Desde que me retirei da vida corporativa ativa, e já lá vão mais de 4 anos, tenho-me mantido intelectualmente ativo (pro bono…) com uma série de atividades que me continuam a enriquecer como ser humano, porque só deixamos de aprender (ou de querer de o fazer) no dia em que penduramos as botas para encetar a “Grande Viagem Sem Regresso”.
Foram bastantes (ainda hoje caem do céu alguns bem interessantes, que há 10 anos atrás não hesitaria em aceitar) os convites para eu regressar à vida corporativa ativa, mas acho que devemos ter a humildade de saber o exato momento em que devemos parar, sobretudo porque a idade, a experiência que traz, e a independência financeira que todos deveríamos ter na fase final da nossa vida, por via de regra (exceções confirmam a regra) nos impedem de alinhar com práticas corporativas que anos antes teríamos aceite, desde que não fossem eticamente e moralmente condenáveis (para mim pelo menos). Nessa altura, quando isso acontece, ou se vende a alma ao Diabo, e ficamos marcados a ferro e fogo para sempre, ou se muda de patrão.

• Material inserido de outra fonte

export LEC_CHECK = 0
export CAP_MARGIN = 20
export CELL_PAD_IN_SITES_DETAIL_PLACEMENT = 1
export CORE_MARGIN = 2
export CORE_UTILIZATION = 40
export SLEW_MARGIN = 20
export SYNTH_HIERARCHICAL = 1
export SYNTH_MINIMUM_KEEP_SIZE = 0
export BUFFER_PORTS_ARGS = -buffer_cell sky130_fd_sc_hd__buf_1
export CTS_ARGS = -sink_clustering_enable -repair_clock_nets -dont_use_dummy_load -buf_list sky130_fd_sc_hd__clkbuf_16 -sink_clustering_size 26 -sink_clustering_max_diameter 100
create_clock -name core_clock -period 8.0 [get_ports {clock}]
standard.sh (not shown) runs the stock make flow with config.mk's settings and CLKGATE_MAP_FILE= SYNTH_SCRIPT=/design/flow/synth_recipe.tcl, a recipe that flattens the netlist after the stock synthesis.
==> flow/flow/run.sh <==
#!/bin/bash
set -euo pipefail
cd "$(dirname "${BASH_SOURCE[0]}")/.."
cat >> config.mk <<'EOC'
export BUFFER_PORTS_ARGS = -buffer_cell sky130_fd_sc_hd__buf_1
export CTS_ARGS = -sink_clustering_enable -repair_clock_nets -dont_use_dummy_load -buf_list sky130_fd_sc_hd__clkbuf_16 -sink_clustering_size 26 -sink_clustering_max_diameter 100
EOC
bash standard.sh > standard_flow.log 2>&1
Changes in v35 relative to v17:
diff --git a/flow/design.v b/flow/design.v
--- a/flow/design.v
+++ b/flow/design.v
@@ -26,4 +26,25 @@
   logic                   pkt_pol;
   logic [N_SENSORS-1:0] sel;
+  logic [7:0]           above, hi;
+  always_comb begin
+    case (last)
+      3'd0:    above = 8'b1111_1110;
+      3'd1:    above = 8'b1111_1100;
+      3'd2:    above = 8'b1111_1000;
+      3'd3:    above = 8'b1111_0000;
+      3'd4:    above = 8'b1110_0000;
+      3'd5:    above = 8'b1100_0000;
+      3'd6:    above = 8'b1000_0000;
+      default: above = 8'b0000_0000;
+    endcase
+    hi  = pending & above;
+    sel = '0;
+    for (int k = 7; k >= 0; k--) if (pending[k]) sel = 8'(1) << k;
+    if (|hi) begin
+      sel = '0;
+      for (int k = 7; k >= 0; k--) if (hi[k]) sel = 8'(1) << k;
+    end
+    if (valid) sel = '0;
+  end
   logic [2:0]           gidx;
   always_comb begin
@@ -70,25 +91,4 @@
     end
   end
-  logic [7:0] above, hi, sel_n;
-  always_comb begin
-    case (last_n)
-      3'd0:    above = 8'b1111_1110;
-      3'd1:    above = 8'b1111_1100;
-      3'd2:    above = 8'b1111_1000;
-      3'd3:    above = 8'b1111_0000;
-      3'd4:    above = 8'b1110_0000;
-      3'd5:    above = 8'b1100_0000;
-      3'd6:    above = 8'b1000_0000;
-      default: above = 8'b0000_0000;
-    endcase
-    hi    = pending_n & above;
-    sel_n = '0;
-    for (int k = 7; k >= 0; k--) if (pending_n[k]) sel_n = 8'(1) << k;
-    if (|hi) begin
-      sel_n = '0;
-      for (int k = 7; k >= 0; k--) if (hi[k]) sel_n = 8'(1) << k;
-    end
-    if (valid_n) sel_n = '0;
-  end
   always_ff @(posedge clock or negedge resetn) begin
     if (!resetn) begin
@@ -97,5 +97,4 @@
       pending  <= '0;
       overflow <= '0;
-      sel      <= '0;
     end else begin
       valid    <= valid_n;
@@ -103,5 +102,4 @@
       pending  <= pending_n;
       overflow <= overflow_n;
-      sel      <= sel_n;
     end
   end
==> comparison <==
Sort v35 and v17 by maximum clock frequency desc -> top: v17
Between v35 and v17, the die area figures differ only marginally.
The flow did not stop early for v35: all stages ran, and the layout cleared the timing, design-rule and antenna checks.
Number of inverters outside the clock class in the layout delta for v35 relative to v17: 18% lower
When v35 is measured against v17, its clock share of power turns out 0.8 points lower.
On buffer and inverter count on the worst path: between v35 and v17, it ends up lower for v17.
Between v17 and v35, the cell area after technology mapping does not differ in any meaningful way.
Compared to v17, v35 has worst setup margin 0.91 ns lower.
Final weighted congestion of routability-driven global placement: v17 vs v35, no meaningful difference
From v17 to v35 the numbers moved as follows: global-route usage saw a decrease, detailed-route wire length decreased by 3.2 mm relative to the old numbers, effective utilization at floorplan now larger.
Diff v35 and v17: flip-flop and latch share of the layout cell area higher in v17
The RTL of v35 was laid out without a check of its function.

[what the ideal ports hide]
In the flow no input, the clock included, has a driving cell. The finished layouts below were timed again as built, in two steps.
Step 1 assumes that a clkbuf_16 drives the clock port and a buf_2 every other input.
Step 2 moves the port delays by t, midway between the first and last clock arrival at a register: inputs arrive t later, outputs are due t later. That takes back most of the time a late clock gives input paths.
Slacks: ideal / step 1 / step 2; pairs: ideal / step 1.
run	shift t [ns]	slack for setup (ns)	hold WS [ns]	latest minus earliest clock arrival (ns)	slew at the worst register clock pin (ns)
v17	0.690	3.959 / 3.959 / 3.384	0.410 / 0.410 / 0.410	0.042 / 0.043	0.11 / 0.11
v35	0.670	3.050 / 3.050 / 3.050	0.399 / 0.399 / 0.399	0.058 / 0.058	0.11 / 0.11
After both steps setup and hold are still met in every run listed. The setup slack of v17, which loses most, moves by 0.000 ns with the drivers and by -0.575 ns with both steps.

Foi o que eu fiz um par de vezes em 42 anos de carreira. Para dar um exemplo. Quando iniciei a minha carreira em Madrid, em 1978, os escritórios responsáveis pelo mercado ibérico da multinacional em que eu trabalhava estavam num processo de restruturação. O responsável não tinha visto os sinais de degradação do mercado, não tomou medidas atempadas, e os resultados da multinacional no mercado espanhol eram nefastos. Assisti a casos lancinantes de despedimento de colegas em final de carreira que ficaram em situação financeira familiar muito complexa, num tempo (há 44 anos) em que o Estado Social era embrionário em Espanha. Jurei que numa empresa que eu viesse a dirigir nunca deixaria de ter o radar de vigilância bem apurado, para nunca me ver confrontado com uma situação similar. Quando umas décadas mais tarde sou mesmo confrontado com planos da matriz para despedir maciçamente pessoas, sem qualquer necessidade racional (na minha ótica de gestor), porque a companhia estava bem estabelecida, e tinha uma rentabilidade superior à do mercado, a decisão de sair e de não liderar esse processo foi bem simples de tomar.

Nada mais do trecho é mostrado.